> [Your task] Your task is to copy every line below that contains the word "import".

Segment Start: Given records

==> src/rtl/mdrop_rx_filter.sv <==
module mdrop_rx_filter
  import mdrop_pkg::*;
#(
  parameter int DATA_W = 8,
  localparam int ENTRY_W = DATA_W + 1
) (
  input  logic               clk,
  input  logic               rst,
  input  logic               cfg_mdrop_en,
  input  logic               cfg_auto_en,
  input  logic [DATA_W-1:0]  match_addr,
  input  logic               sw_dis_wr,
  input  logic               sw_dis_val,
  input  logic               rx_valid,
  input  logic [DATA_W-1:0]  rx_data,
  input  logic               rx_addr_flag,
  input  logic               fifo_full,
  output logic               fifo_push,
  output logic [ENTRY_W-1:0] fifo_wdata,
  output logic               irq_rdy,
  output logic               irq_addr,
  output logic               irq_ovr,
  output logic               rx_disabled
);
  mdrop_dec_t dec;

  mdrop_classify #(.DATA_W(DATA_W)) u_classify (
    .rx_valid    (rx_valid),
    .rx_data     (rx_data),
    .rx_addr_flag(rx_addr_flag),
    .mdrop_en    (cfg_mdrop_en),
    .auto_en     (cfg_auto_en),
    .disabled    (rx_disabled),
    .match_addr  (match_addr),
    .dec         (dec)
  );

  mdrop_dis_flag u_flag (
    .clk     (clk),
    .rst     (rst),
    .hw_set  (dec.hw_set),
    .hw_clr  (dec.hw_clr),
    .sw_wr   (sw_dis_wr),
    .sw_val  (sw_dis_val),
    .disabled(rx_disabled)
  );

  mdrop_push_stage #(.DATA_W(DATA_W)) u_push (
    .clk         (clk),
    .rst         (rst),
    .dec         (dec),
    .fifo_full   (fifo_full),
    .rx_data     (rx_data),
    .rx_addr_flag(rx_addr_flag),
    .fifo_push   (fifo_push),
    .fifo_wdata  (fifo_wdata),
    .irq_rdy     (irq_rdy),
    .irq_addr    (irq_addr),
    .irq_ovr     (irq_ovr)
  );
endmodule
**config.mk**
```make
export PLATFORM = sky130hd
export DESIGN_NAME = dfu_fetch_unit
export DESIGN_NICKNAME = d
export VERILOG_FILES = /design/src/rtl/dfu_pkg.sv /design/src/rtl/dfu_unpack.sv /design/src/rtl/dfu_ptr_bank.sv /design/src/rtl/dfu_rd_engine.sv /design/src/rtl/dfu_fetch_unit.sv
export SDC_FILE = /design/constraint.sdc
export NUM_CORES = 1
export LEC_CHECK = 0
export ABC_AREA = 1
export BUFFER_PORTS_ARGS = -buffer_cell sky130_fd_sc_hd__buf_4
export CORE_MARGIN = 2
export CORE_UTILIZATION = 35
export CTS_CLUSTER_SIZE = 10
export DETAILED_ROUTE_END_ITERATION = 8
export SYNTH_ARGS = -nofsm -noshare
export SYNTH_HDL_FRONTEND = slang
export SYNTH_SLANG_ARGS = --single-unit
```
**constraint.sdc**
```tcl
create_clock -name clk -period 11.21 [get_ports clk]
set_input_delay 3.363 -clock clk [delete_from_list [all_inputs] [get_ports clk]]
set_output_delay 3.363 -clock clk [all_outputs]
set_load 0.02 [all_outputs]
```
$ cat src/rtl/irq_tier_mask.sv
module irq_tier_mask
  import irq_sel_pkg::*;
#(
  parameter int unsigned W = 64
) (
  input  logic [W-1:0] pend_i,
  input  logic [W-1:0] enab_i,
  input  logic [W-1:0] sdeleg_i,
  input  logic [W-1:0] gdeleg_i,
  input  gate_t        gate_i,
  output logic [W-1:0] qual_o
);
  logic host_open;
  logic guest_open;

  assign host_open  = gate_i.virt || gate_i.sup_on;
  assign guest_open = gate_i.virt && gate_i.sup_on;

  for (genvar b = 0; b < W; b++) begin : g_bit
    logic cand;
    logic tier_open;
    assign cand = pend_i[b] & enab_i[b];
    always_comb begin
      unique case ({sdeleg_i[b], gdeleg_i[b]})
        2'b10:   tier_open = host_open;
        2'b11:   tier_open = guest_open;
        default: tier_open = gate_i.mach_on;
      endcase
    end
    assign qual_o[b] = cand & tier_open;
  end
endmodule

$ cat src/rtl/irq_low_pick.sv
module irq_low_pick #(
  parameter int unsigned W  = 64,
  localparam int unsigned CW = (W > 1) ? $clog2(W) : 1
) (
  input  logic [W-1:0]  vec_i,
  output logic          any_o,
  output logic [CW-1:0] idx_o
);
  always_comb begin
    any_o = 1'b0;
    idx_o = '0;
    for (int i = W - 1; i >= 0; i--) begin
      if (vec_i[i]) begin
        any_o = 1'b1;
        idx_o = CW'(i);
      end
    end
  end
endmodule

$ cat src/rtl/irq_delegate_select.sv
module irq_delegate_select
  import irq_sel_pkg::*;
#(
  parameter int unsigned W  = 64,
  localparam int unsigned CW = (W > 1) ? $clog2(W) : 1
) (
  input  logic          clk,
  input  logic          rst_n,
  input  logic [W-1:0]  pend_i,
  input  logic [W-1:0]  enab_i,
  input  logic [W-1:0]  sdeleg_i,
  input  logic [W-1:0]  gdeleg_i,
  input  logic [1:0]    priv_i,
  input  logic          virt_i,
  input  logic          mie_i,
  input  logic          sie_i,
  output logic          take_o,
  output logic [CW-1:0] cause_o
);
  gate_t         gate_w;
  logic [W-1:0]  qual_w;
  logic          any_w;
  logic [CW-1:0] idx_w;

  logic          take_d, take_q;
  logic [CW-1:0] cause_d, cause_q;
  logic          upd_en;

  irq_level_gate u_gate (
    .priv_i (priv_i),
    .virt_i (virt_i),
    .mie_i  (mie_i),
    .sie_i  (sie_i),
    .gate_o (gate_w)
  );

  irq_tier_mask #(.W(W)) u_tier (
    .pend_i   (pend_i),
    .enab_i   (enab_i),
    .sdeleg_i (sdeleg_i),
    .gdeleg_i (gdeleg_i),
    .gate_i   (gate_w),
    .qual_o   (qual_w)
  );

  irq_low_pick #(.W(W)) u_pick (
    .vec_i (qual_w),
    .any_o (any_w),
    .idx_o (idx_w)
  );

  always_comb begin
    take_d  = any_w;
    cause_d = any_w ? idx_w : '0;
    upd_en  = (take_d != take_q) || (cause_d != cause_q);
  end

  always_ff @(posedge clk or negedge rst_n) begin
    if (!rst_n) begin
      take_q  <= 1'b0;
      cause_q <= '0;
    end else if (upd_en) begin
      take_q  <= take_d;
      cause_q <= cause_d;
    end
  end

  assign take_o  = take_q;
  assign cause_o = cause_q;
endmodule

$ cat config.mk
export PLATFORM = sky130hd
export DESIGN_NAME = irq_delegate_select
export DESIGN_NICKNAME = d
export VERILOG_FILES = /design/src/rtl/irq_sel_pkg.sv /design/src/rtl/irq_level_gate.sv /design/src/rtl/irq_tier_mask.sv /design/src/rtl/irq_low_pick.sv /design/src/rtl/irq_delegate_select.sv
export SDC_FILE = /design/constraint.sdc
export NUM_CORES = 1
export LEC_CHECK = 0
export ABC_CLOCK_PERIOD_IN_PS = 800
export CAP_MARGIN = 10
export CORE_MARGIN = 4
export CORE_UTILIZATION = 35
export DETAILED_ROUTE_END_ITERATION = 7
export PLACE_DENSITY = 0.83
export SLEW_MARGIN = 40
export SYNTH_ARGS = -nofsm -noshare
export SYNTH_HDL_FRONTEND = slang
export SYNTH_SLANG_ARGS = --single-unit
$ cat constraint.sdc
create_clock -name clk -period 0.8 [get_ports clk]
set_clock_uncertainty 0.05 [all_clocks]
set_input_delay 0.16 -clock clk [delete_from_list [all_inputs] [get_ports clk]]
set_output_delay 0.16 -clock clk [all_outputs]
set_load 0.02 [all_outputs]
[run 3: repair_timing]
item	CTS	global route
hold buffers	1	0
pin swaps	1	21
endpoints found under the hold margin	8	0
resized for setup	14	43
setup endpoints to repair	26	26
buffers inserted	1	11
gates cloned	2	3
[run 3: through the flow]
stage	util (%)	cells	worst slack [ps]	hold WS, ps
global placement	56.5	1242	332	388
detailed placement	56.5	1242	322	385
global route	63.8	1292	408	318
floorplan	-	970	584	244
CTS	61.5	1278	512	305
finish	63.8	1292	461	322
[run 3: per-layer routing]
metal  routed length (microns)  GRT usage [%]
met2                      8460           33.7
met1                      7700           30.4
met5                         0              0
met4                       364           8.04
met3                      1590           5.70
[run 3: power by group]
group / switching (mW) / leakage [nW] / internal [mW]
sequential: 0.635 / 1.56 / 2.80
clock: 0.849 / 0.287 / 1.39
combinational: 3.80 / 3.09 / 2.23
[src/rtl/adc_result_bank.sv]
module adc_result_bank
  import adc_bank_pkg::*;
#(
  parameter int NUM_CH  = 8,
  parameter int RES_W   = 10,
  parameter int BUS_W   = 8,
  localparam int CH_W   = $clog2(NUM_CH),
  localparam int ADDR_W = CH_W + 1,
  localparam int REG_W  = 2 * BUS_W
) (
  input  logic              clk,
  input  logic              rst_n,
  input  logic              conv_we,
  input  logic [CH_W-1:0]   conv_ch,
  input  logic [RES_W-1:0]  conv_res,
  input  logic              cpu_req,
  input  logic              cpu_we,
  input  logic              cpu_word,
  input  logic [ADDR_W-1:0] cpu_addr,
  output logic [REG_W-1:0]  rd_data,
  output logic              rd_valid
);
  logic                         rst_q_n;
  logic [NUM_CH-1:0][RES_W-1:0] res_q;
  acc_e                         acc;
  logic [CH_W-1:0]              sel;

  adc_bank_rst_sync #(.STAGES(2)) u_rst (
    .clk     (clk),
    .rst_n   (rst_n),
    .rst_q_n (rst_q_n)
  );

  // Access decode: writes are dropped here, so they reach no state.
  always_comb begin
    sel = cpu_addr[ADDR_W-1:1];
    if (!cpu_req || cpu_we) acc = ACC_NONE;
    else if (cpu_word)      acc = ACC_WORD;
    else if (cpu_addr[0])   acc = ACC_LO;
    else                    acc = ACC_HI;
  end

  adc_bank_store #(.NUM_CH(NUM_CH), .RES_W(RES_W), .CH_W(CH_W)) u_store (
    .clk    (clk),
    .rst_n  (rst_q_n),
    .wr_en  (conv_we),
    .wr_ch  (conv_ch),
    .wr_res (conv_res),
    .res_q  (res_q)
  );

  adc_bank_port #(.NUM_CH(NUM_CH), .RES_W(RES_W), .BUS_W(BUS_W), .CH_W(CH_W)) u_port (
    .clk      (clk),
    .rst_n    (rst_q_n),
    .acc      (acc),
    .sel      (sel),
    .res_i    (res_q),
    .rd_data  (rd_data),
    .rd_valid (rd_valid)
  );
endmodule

Segment End: Given records

> [Written solution]
  import mdrop_pkg::*;
  import irq_sel_pkg::*;
  import irq_sel_pkg::*;
  import adc_bank_pkg::*;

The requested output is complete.